CRT-MG cells were cultured in either low or high glucose medium with the indicated concentration of H₂O₂ for 24 h. After incubation, supernatants were collected, and the level of IL-6 (A, B), IL-8 (C, D), and IP-10 (E, F) protein was measured using ELISA. Absorbance was measured at 450 nm. (G) Indirect co-culture assay. CRT-MG astroglioma cells were placed on the 24 well-plate, and HMO6 microglia cells were seeded onto the microporous membranes of the transwell insert, and then cells were treated with either 0.5 mM H₂O₂ or 0.5 mM CoCl₂ for 24 h under low and high glucose conditions. After incubation, total RNA from CRT-MG and HMO6 cells were extracted and analyzed by RT-PCR for IL-8. Data shown are representative of at least three experiments. ^*p<0.05, ^**p<0.01, ^***p<0.001 vs. untreated control.

Fig. 5. Effect of H₂O₂ and glucose concentration on phosphorylation of protein kinases.

CRT-MG cells cultured in low (1,000 mg/L) and high (4,500 mg/L) glucose medium were either treated with 0.5 mM of H₂O₂ or not treated for 24 h.

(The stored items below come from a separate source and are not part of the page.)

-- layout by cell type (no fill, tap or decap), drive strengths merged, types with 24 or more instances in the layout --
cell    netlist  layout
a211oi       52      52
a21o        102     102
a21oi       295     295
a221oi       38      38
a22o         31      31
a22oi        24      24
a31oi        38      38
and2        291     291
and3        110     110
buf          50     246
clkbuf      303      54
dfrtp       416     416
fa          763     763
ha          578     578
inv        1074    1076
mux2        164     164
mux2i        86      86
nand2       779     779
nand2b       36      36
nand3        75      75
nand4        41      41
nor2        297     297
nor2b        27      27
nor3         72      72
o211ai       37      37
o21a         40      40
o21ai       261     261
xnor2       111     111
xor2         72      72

After incubation, cells were lysed on ice for 30 min in lysis buffer, and 430 mg of cell lysate was analyzed for the phosphokinase assay as described in the Methods. (A) The duplicate spots corresponding to reduced phosphorylation of protein kinase in response to H₂O₂ plus low glucose compared to H₂O₂ plus high glucose or low glucose alone are highlighted in the solid box (A~G). Increased phosphorylation in response to H₂O₂ plus high glucose compared to high glucose alone, low glucose alone, or H₂O₂ plus low glucose is highlighted in the dashed box (a~e). The gray box indicates reference spots. (B) The intensity of spots corresponding to solid and dashed boxes is shown in A. The positive control was quantified using Image J software and subtracted from the background, then expressed as a ratio to the positive control. The ratio of each spot from untreated control cells, cultured in high glucose medium was assigned a value of one.